#### Task item
Look through the listing below and count the lines holding "busy". Reply with the number alone.

*** Task material ***

==> config.mk <==
export PLATFORM = sky130hd
export DESIGN_NAME = calc_controller
export DESIGN_NICKNAME = d
export VERILOG_FILES = /design/src/rtl/calc_controller.sv
export SDC_FILE = /design/constraint.sdc
export NUM_CORES = 1
export LEC_CHECK = 0
export BUFFER_PORTS_ARGS = -buffer_cell sky130_fd_sc_hd__buf_2
export CORE_MARGIN = 8
export CORE_UTILIZATION = 54
export CTS_BUF_LIST = sky130_fd_sc_hd__clkbuf_4 sky130_fd_sc_hd__clkbuf_8 sky130_fd_sc_hd__clkbuf_16
export CTS_CLUSTER_DIAMETER = 120
export CTS_CLUSTER_SIZE = 28
export DETAILED_ROUTE_END_ITERATION = 12
export PLACE_DENSITY = 0.85
export SYNTH_ARGS = -nofsm -noshare
export SYNTH_HDL_FRONTEND = slang
export SYNTH_SLANG_ARGS = --single-unit
==> constraint.sdc <==
create_clock -name clk -period 4.09 [get_ports clk]
set_clock_uncertainty 0.1 [all_clocks]
set_input_delay 1.227 -clock clk [delete_from_list [all_inputs] [get_ports clk]]
set_output_delay 1.227 -clock clk [all_outputs]
set_load 0.01 [all_outputs]
==> src/rtl/calc_controller.sv <==
// calc_controller: front-panel controller for a two-operand BCD calculator.
// The user keys in two 2-digit operands, picks an operation, then the
// controller waits SETTLE cycles for the external datapath and latches its
// result for display.
//
// Ports:
//   clk, rst_n                       clock, synchronous active-low reset
//   btn_inc, btn_next, btn_eq,       one-cycle button pulses
//   btn_clr
//   one, two, three, four            operand digits (A = one*10+two, B = three*10+four)
//   s1..s5                           operation select: add, sub, mul, div, raw display
//   op1..op4, neg, error             datapath result digits (op1 = LSD) and flags
//   res1..res4, res_neg, res_err,    latched display value and flags
//   res_dp
//   cursor                           digit index under edit
//   state_o                          current state encoding
//   busy                             high while waiting for the datapath
module calc_controller #(
  parameter int unsigned SETTLE = 3
) (
  input  logic       clk,
  input  logic       rst_n,
  input  logic       btn_inc,
  input  logic       btn_next,
  input  logic       btn_eq,
  input  logic       btn_clr,
  output logic [3:0] one,
  output logic [3:0] two,
  output logic [3:0] three,
  output logic [3:0] four,
  output logic       s1,
  output logic       s2,
  output logic       s3,
  output logic       s4,
  output logic       s5,
  input  logic [3:0] op1,
  input  logic [3:0] op2,
  input  logic [3:0] op3,
  input  logic [3:0] op4,
  input  logic       neg,
  input  logic       error,
  output logic [3:0] res1,
  output logic [3:0] res2,
  output logic [3:0] res3,
  output logic [3:0] res4,
  output logic       res_neg,
  output logic       res_err,
  output logic       res_dp,
  output logic [1:0] cursor,
  output logic [2:0] state_o,
  output logic       busy
);

  typedef enum logic [2:0] {
    ENTER_A = 3'd0,
    ENTER_B = 3'd1,
    SEL_OP  = 3'd2,
    EXEC    = 3'd3,
    SHOW    = 3'd4,
    ERR     = 3'd5
  } state_t;

  state_t      state_q, state_d;
  logic [1:0]  cursor_q, cursor_d;
  logic [3:0]  dig_q [4];
  logic [3:0]  dig_d [4];
  logic [1:0]  op_q, op_d;
  logic [3:0]  cnt_q, cnt_d;
  logic [3:0]  res_q [4];
  logic [3:0]  res_d [4];
  logic        res_neg_q, res_neg_d;
  logic        res_err_q, res_err_d;
  logic        res_dp_q, res_dp_d;
  logic [3:0]  op_in [4];

  assign op_in[0] = op1;
  assign op_in[1] = op2;
  assign op_in[2] = op3;
  assign op_in[3] = op4;

  // Saturating compare keeps a digit inside 0..9 even from an illegal value.
  function automatic logic [3:0] bcd_inc(input logic [3:0] d);
    return (d >= 4'd9) ? 4'd0 : d + 4'd1;
  endfunction

  always_ff @(posedge clk) begin
    if (!rst_n) begin
      state_q   <= ENTER_A;
      cursor_q  <= '0;
      op_q      <= '0;
      cnt_q     <= '0;
      res_neg_q <= 1'b0;
      res_err_q <= 1'b0;
      res_dp_q  <= 1'b1;
      for (int unsigned i = 0; i < 4; i++) begin
        dig_q[i] <= '0;
        res_q[i] <= '0;
      end
    end else begin
      state_q   <= state_d;
      cursor_q  <= cursor_d;
      op_q      <= op_d;
      cnt_q     <= cnt_d;
      res_neg_q <= res_neg_d;
      res_err_q <= res_err_d;
      res_dp_q  <= res_dp_d;
      for (int unsigned i = 0; i < 4; i++) begin
        dig_q[i] <= dig_d[i];
        res_q[i] <= res_d[i];
      end
    end
  end

  always_comb begin
    state_d   = state_q;
    cursor_d  = cursor_q;
    op_d      = op_q;
    cnt_d     = cnt_q;
    res_neg_d = res_neg_q;
    res_err_d = res_err_q;
    res_dp_d  = res_dp_q;
    for (int unsigned i = 0; i < 4; i++) begin
      dig_d[i] = dig_q[i];
      res_d[i] = res_q[i];
    end

    // Live preview of the datapath while the user is still editing.
    if (state_q == ENTER_A || state_q == ENTER_B || state_q == SEL_OP) begin
      for (int unsigned i = 0; i < 4; i++) res_d[i] = op_in[i];
      res_dp_d  = 1'b1;
      res_neg_d = 1'b0;
      res_err_d = 1'b0;
    end

    // Within each state the highest-priority button that is meaningful
    // there wins; buttons a state ignores do not mask lower ones.
    if (btn_clr) begin
      state_d   = ENTER_A;
      cursor_d  = '0;
      op_d      = '0;
      res_neg_d = 1'b0;
      res_err_d = 1'b0;
      for (int unsigned i = 0; i < 4; i++) dig_d[i] = '0;
    end else begin
      unique case (state_q)
        ENTER_A: begin
          if (btn_next) begin
            if (cursor_q == 2'd0) begin
              cursor_d = 2'd1;
            end else begin
              cursor_d = 2'd2;
              state_d  = ENTER_B;
            end
          end else if (btn_inc) begin
            dig_d[cursor_q] = bcd_inc(dig_q[cursor_q]);
          end
        end
        ENTER_B: begin
          if (btn_next) begin
            if (cursor_q == 2'd2) cursor_d = 2'd3;
            else                  state_d  = SEL_OP;
          end else if (btn_inc) begin
            dig_d[cursor_q] = bcd_inc(dig_q[cursor_q]);
          end
        end
        SEL_OP: begin
          if (btn_eq) begin
            state_d = EXEC;
            cnt_d   = 4'(SETTLE - 1);
          end else if (btn_inc) begin
            op_d = op_q + 2'd1;
          end
        end
        EXEC: begin
          if (cnt_q == '0) begin
            res_neg_d = neg;
            res_err_d = error;
            res_dp_d  = 1'b0;
            if (error) begin
              state_d = ERR;
              for (int unsigned i = 0; i < 4; i++) res_d[i] = '0;
            end else begin
              state_d = SHOW;
              for (int unsigned i = 0; i < 4; i++) res_d[i] = op_in[i];
            end
          end else begin
            cnt_d = cnt_q - 4'd1;
          end
        end
        SHOW: begin
          if (btn_next) begin
            state_d  = ENTER_A;
            cursor_d = '0;
          end
        end
        ERR: ;
        default: state_d = ENTER_A;
      endcase
    end
  end

  always_comb begin
    {s1, s2, s3, s4, s5} = '0;
    if (state_q == ENTER_A || state_q == ENTER_B) begin
      s5 = 1'b1;
    end else begin
      unique case (op_q)
        2'd0: s1 = 1'b1;
        2'd1: s2 = 1'b1;
        2'd2: s3 = 1'b1;
        2'd3: s4 = 1'b1;
        default: ;
      endcase
    end
  end

  assign one     = dig_q[0];
  assign two     = dig_q[1];
  assign three   = dig_q[2];
  assign four    = dig_q[3];
  assign res1    = res_q[0];
  assign res2    = res_q[1];
  assign res3    = res_q[2];
  assign res4    = res_q[3];
  assign res_neg = res_neg_q;
  assign res_err = res_err_q;
  assign res_dp  = res_dp_q;
  assign cursor  = cursor_q;
  assign state_o = state_q;
  assign busy    = (state_q == EXEC);

endmodule

# --- Word level (Yosys, flattened, before mapping) ---
# Memory sizes are Yosys's and may differ from the RTL's. A register that Yosys moved wholly into a read port is not among the register bits.
# Index checks and enable logic that the tools add are counted.
word_totals:
  reg_bits: 14
  n_memories: 2
  inputBits: 24
  ram_bits: 32
memory_table:
  columns: ["memory", "depth", "word_bits", "read_ports", "rd_ports_with_merged_regs", "write_ports", "line", "source"]
  rows:
  - ["dig_q", 4, 4, 5, 1, 4, "65", "logic [3:0] dig_q [4];"]
  - ["res_q", 4, 4, 4, 0, 4, "69", "logic [3:0] res_q [4];"]
op_classes:
  bitwise: 13
  reduce_logical: 15
  addsub: 3
  eq_ne: 18
  magnitude_cmp: 3
  n_mux: 62
op_table:
  columns: ["op", "n"]
  rows:
  - ["16-bit 2-to-1 mux", 9]
  - ["4-bit 2-to-1 mux", 12]
  - ["1-bit 2-to-1 mux", 22]
  - ["3-bit 2-to-1 mux", 7]
  - ["3-bit case mux with 6 select lines", 1]
  - ["16-bit bitwise mux", 1]
  - ["2-bit inequality test (second input constant)", 8]
  - ["2-bit 2-to-1 mux", 7]
  - ["4-bit demux with 2-bit select", 1]
  - ["1-bit OR", 8]
  - ["4-bit case mux with 2 select lines", 1]
  - ["8-bit AND reduction", 1]
  - ["2-bit == test (second input constant)", 3]
  - ["3-bit by 2-bit == test with 1-bit output (second input constant)", 2]
  - ["3-bit == test (second input constant)", 2]
  - ["2-bit case mux with 3 select lines", 1]
  - ["5-bit AND reduction", 1]
  - ["4-bit by 1-bit adder with 4-bit output (second input constant)", 1]
  - ["4-bit greater-or-equal comparator (second input constant)", 1]
  - ["2-bit logical NOT", 2]
  - ["4-bit logical NOT", 1]
  - ["1-bit inverter", 4]
  - ["4-bit AND reduction", 1]
  - ["2-bit OR reduction", 2]
  - ["other kinds (14)", 15]

# --- Logic depth before layout (Yosys ltp) ---
# Gate-level depths: netlist (run 1).
depth:
  word_depth: 11
  ltp_mapped: 8

# --- Worst setup path before layout (run 1) ---
# Ideal clock, no wire load.
synth_path:
  path_kind: "flip-flop to output port"
  start: "reg state_q[2], in the netlist state_o[2]"
  end: "out s1"
  required_time_ps: 2763
  path_stages_with_launch: 4
  setup_slack_ps: 1646
  path_buffers: 1
  t_arrival_ps: 1117
  cell_sequence: "dfxtp_1 clkbuf_1 nor2_1 nor2b_1"
synth_via:
  elab_chain_cells: 3
synth_lines:
  columns: ["element", "line", "source"]
  rows:
  - ["start: declaration", "63", "state_t state_q, state_d;"]
  - ["start signal: assignment", "100", "state_q <= state_d;"]
  - ["3-bit by 1-bit == test with 1-bit output / 3-bit logical NOT (equally long branches)", "204", "if (state_q == ENTER_A || state_q == ENTER_B) begin"]
  - ["1-bit logical OR *", "204", null]
  - ["1-bit 2-to-1 mux *", "204", null]
  - ["end: declaration", "31", "output logic s1,"]
# Mark *: on every way between the ends. The rest lies on a longest branch, timed or not.

# --- Worst setup path after layout (run 1) ---
layout_path:
  start: "reg state_q[1], in the netlist state_o[1]"
  end: "out busy"
layout_via:
  elab_chain_cells: 1
layout_lines:
  columns: ["element", "line", "source"]
  rows:
  - ["3-bit by 2-bit == test with 1-bit output", "230", "assign busy = (state_q == EXEC);"]
  - ["end: declaration", "51", "output logic busy"]
# Every way passes these cells.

***

#### Answer
6